__The problem__
Set down, please, exactly the lines below that run from the line with "signal / cells" to the line with "xnor2_2 180, nand2b_1 140, mux2i_1 70", both lines included.
--- START ---
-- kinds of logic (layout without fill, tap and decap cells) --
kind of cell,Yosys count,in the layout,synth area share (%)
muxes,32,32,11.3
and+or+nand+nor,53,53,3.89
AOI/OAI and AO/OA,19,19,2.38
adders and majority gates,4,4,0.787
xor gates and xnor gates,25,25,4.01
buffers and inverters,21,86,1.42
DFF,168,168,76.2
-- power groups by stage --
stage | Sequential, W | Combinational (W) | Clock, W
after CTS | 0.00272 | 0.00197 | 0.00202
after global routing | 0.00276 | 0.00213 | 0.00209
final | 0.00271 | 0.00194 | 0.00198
**flow/run.sh**
```bash
#!/bin/bash
# OpenROAD 26Q1-2900-gdf79404cd8, Yosys 0.63+post, stock flow scripts
make -C /OpenROAD-flow-scripts/flow DESIGN_CONFIG=/design/flow/config.mk WORK_HOME=/design/flow/orfs finish
```
**flow/config.mk**
```make
export PLATFORM = sky130hd
export DESIGN_NAME = iq_comp
export DESIGN_NICKNAME = iq_comp
export VERILOG_FILES = /design/flow/design.v
export SDC_FILE = /design/flow/constraint.sdc
export NUM_CORES = 4
export LEC_CHECK = 1
export CORE_UTILIZATION = 50
```
**flow/constraint.sdc**
```tcl
current_design iq_comp

set clk_period 20.6
set clk_io_pct 0.2

create_clock -name clk0 -period $clk_period [get_ports {clk}]

set non_clock_inputs [all_inputs -no_clocks]
set_input_delay [expr $clk_period * $clk_io_pct] -clock clk0 $non_clock_inputs
set_output_delay [expr $clk_period * $clk_io_pct] -clock clk0 [all_outputs]
```
**flow/design.v**
```verilog
module iq_comp (
	input clk, RESETn,
	input freeze_iqcomp,				 
	input [1:0] op_mode,
	input [3:0] Ix, Qx,
	input signed [12:0] Wr_in, Wj_in,	 
	output reg signed [3:0] Iy, Qy,		 
	output wire settled,				 
	output reg signed [12:0] Wr, Wj
);
localparam BYPASS = 2'b00;
localparam INT_W = 2'b01;
localparam EXT_W = 2'b10;
localparam CONT_W = 2'b11;				 
wire signed [3:0] Ix_s;
wire signed [3:0] Qx_s;
wire [3:0] M;
wire signed [12:0] Wr_use;
wire signed [12:0] Wj_use;
reg signed [3:0] I_math;
reg signed [3:0] Q_math;
wire signed [12:0] Wr_math;
wire signed [12:0] Wj_math;
wire signed [25:0] I_math_intermediate1;
wire signed [25:0] Q_math_intermediate1;
wire signed [4:0] I_math_intermediate2;
wire signed [4:0] Q_math_intermediate2;
wire signed [25:0] Ix_s_shifted;
wire signed [25:0] Qx_s_shifted;
assign settled = freeze_iqcomp;		 
assign M = 4'd9;					 
assign Ix_s = Ix - 4'd8;
assign Qx_s = Qx - 4'd8;
assign Wr_use = (op_mode == INT_W) ? Wr : Wr_in;
assign Wj_use = (op_mode == INT_W) ? Wj : Wj_in;
assign Ix_s_shifted = $signed(Ix_s) <<< M;
assign Qx_s_shifted = $signed(Qx_s) <<< M;
assign I_math_intermediate1 = Ix_s_shifted + $signed(((Wr_use * Ix_s) + (Wj_use * Qx_s)));
assign Q_math_intermediate1 = Qx_s_shifted + $signed(((Wj_use * Ix_s) - (Wr_use * Qx_s)));
assign I_math_intermediate2 = $signed(I_math_intermediate1) >>> M;
assign Q_math_intermediate2 = $signed(Q_math_intermediate1) >>> M;
always @(*) begin
	if($signed(I_math_intermediate2) < $signed(0-5'd8)) begin
		I_math = $signed(-4'd8);
	end
	else if($signed(I_math_intermediate2) > $signed(5'd7)) begin
		I_math = $signed(4'd7);
	end
	else begin
		I_math = $signed(I_math_intermediate2);
	end
	if($signed(Q_math_intermediate2) < $signed(0-5'd8)) begin
		Q_math = $signed(-4'd8);
	end
	else if($signed(Q_math_intermediate2) > $signed(5'd7)) begin
		Q_math = $signed(4'd7);
	end
	else begin
		Q_math = $signed(Q_math_intermediate2);
	end
end
assign Wr_math = $signed(Wr - ((Iy + Qy) * (Iy - Qy)));
assign Wj_math = $signed(Wj - 2 * Iy * Qy);
always @(posedge clk) begin
	if(~RESETn) begin
		Iy <= 0;
		Qy <= 0;
		Wr <= 0;
		Wj <= 0;
	end else begin
		case (op_mode)
			BYPASS: begin
				Iy <= Ix_s;
				Qy <= Qx_s;
				Wr <= 0;
				Wj <= 0;
			end
			INT_W: begin 
				Iy <= I_math;
				Qy <= Q_math;
				if(freeze_iqcomp) begin 
					Wr <= Wr;
					Wj <= Wj;
				end else begin
					Wr <= Wr_math;
					Wj <= Wj_math;
				end
			end
			EXT_W: begin
				Iy <= I_math;
				Qy <= Q_math;
				Wr <= Wr_use;	 
				Wj <= Wj_use;	 
			end
			CONT_W: begin		 
				Iy <= Ix_s;
				Qy <= Qx_s;
				Wr <= 0;
				Wj <= 0;
			end
			default :  ;
		endcase
	end
end
endmodule  
```
==> results_slide.txt <==
Run Summary

Status
  – Status: complete, no violations

Drt
  – Via count: 7930
  – Initial DRC Count: 299
  – Total Routed Length: 25200 um
  – Inserted Diodes: 0
  – Post-route ant nets: 0
  – DR pass1 iterations: 5
  – DRC: 0
  – WL/cell: 16.5 um
  – Via/cell ratio: 5.19

Logic synthesis
  – Synth Area per Inst: 8.52 sq um
  – Synth Cell Area: 10300 sq um
  – # Cells Yosys: 1204
  – Post-synthesis cell count: 1204
  – Post-synth EDFFs: 0
  – Ys flops: 34
  – Asr flop ratio synth: 0
  – Register area share after synthesis: 0.0663
  – Cell Type Count: 61
  – Yosys stat area: 10300 sq um
  – Synth warn: 1
  – Dominant flop cell: dfxtp_1

CTS
  – Inserted Clock Buffers: 5
  – Root Buffer: clkbuf_16
  – Cts-stage hold buffer count: 0
  – CTS Buffer Depth: 2
  – CTS H-tree depth: 2
  – Clock latency (worst-skew pair): 280 ps
  – CTS sink cnt: 34
  – Post_cts resized: 0
  – Clk slew on worst S/H paths: 60 ps
  – CTS tree: done
  – Post-CTS Setup Bufs: 0

Setup path
  – Required @ worst endpoint: 20760 ps
  – Worst reg2reg setup slack: 14350 ps
  – Endpoint type of the worst setup path: register
  – Startpoint Class: input port
  – Crit Path Category: in -> reg
  – Reg2reg path depth: 23
  – CP max FO: 61
  – Max stage delay cell, worst path: fa_1
  – Worst EP arrival: 11170 ps
  – Reg2reg end: Qy[1]
  – Reg2reg start: Wj[2]
  – CP max stage delay: 540 ps

Final layout
  – Fin cells: 1528
  – Fillers: 1849
  – Fraction of layout cells with a size suffix above 1: 0.0453
  – Register Area: 681 sq um
  – Logic area: 8620 sq um
  – Area grow syn2layout: 11.3%
  – Util after Layout: 0.566

Global route
  – Largest net degree at the start of global routing: 62
  – First-pass GRT wire length: 42500 um
  – Number of global-route vias before repair: 8119
  – GRT Overall Usage: 0.270
  – Initial antenna violation count: 0
  – Gr ovfl total: 0

Final timing
  – Worst-Margin Slew: 763 ps
  – Slew HR: 0.477
  – Fin. max-slew vios: 0
  – Setup violators final: 0
  – Fmax: 90.9 MHz
  – Fin crit period: 11000 ps
  – Post-Route Setup TNS: 0 ps
  – Period Utilization, post-route: 0.534
  – Skew final: 6.92 ps
  – Final Worst Setup Slack: 9600 ps
  – Hold Slack: 550 ps
  – RSZ-0062 raised after global routing: no
  – Fin. Hold Viols: 0

Die
  – Die area: 21100 sq um
  – Core area: 20200 sq um
  – I/O pin count: 74
  – Starting Density: 0.509
  – Num rows: 52
  – Die Ht: 145 um
  – Die Wd: 145 um

Min path
  – Hold EP: Wj[9]
  – Worst Min Path Start: Wj[9]
  – WHS Path Cells: 2
  – Worst Hold Class: reg -> reg

Job
  – Max-cap viol count: 0
  – Tool Warnings: 40

Placed design
  – Gpl congestion: 0.883
  – I/O Buffers: 73
  – Placed insts: 1520
  – Pre-CTS WS: 9280 ps
  – Placed wire-length estimate: 20400 um
## cells in the mapped netlist, types with 5 or more instances
library cell | n | share of area
inv_1 | 211 | 0.077
fa_1 | 154 | 0.30
ha_1 | 135 | 0.16
nand2_1 | 121 | 0.044
and2_1 | 75 | 0.046
nor2_1 | 63 | 0.023
a21oi_1 | 49 | 0.024
xnor2_1 | 49 | 0.042
o21ai_0 | 46 | 0.022
clkbuf_1 | 34 | 0.012
dfxtp_1 | 34 | 0.066
nor2b_1 | 32 | 0.020
mux2_2 | 26 | 0.029
xor2_1 | 19 | 0.016
nand2b_1 | 17 | 0.010
a21o_1 | 11 | 0.0080
a22oi_1 | 11 | 0.0080
o21a_1 | 11 | 0.0080
nand3_1 | 9 | 0.0044
a211oi_1 | 8 | 0.0059
nor3_1 | 7 | 0.0034
a31oi_1 | 5 | 0.0030
o211ai_1 | 5 | 0.0037
o31ai_1 | 5 | 0.0037
## sequential cells by signal, summed over array words and instances (netlist names)
register  count
Iy            4
Wj           13
Wr           13
Qy            4
## worst max path at each step
stage	start	to	slack, ps	cells past startpoint
global route	op_mode[1]	Qy[1]	9060	27
finish	op_mode[0]	Qy[1]	9600	26
CTS	op_mode[0]	Qy[1]	9550	26
## per-stage QoR
step / cell area [sq um]
3_5_place_dp: 11300
6_report: 11400
2_1_floorplan: 10300
4_1_cts: 11400
5_1_grt: 11400
3_3_place_gp: 11300
## metal layers
layer | GRT usage | share of wire | vias up | routed length [um]
met1 | 0.418 | 0.47 | 3813 | 11800
met5 | 0 | 0 | - | 0
met4 | 0.0226 | 0.011 | 0 | 269
met2 | 0.430 | 0.47 | 171 | 11900
li1 | - | - | 3934 | -
met3 | 0.0482 | 0.050 | 12 | 1270
## worst max-delay path, delay by kind of cell
family                     cells  cell delay, ps
buffers and inverters          7            1280
muxes                          1             380
adders and majority gates      8            3120
xor gates and xnor gates       1             190
AOI/OAI and AO/OA              8            1930
and+or+nand+nor                1             100
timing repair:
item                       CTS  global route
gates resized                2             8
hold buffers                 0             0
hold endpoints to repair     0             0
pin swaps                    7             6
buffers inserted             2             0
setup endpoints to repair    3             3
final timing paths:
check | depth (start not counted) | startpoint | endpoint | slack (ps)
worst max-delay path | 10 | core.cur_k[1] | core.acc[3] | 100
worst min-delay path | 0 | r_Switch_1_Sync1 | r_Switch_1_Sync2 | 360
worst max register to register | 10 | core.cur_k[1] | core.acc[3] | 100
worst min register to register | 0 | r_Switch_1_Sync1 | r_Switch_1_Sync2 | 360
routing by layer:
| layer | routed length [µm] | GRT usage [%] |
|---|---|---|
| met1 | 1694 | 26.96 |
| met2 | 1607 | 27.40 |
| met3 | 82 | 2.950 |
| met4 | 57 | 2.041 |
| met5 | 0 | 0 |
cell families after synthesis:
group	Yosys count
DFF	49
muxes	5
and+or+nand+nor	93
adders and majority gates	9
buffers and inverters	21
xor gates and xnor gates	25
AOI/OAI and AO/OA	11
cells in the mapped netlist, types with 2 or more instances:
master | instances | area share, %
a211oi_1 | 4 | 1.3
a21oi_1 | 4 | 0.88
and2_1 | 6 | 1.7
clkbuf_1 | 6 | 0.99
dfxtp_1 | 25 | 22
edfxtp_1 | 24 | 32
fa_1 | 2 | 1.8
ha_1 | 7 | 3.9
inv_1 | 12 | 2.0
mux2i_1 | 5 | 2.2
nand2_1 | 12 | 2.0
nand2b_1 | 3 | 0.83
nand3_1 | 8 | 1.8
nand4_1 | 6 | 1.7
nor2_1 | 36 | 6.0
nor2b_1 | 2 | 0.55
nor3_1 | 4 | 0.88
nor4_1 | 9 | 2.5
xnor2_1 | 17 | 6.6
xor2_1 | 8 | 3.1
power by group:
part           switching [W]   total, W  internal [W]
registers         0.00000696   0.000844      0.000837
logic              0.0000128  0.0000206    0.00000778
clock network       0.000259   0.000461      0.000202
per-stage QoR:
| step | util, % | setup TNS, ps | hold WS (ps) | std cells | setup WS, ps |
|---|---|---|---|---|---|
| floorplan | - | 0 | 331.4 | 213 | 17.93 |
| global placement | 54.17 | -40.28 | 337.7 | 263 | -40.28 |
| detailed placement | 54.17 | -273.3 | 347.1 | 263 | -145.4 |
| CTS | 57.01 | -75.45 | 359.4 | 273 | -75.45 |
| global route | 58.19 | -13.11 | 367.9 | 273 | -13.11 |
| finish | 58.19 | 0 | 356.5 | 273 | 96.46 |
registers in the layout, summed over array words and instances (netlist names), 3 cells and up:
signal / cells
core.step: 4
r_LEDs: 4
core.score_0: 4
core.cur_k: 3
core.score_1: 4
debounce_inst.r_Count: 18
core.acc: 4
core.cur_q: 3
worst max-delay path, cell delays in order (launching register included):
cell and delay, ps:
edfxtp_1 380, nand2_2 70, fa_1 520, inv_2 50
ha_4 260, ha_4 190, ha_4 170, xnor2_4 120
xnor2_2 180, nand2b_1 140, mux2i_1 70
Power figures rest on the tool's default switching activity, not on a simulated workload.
==> /design/flow/run.sh <==
#!/bin/bash
# OpenROAD 26Q1-2900-gdf79404cd8, Yosys 0.63+post, stock flow scripts
make -C /OpenROAD-flow-scripts/flow DESIGN_CONFIG=/design/flow/config.mk WORK_HOME=/design/flow/orfs finish
==> /design/flow/config.mk <==
export PLATFORM = sky130hd
export DESIGN_NAME = Control_Unit
export DESIGN_NICKNAME = Control_Unit
export VERILOG_FILES = /design/flow/design.v
export SDC_FILE = /design/flow/constraint.sdc
export NUM_CORES = 4
export LEC_CHECK = 1
export CORE_UTILIZATION = 30
==> /design/flow/constraint.sdc <==
current_design Control_Unit

set clk_period 3.5
set clk_io_pct 0.2

create_clock -name clk0 -period $clk_period [get_ports {clk}]

set non_clock_inputs [all_inputs -no_clocks]
set_input_delay [expr $clk_period * $clk_io_pct] -clock clk0 $non_clock_inputs
set_output_delay [expr $clk_period * $clk_io_pct] -clock clk0 [all_outputs]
--- END ---
__Your response__
signal / cells
core.step: 4
r_LEDs: 4
core.score_0: 4
core.cur_k: 3
core.score_1: 4
debounce_inst.r_Count: 18
core.acc: 4
core.cur_q: 3
worst max-delay path, cell delays in order (launching register included):
cell and delay, ps:
edfxtp_1 380, nand2_2 70, fa_1 520, inv_2 50
ha_4 260, ha_4 190, ha_4 170, xnor2_4 120
xnor2_2 180, nand2b_1 140, mux2i_1 70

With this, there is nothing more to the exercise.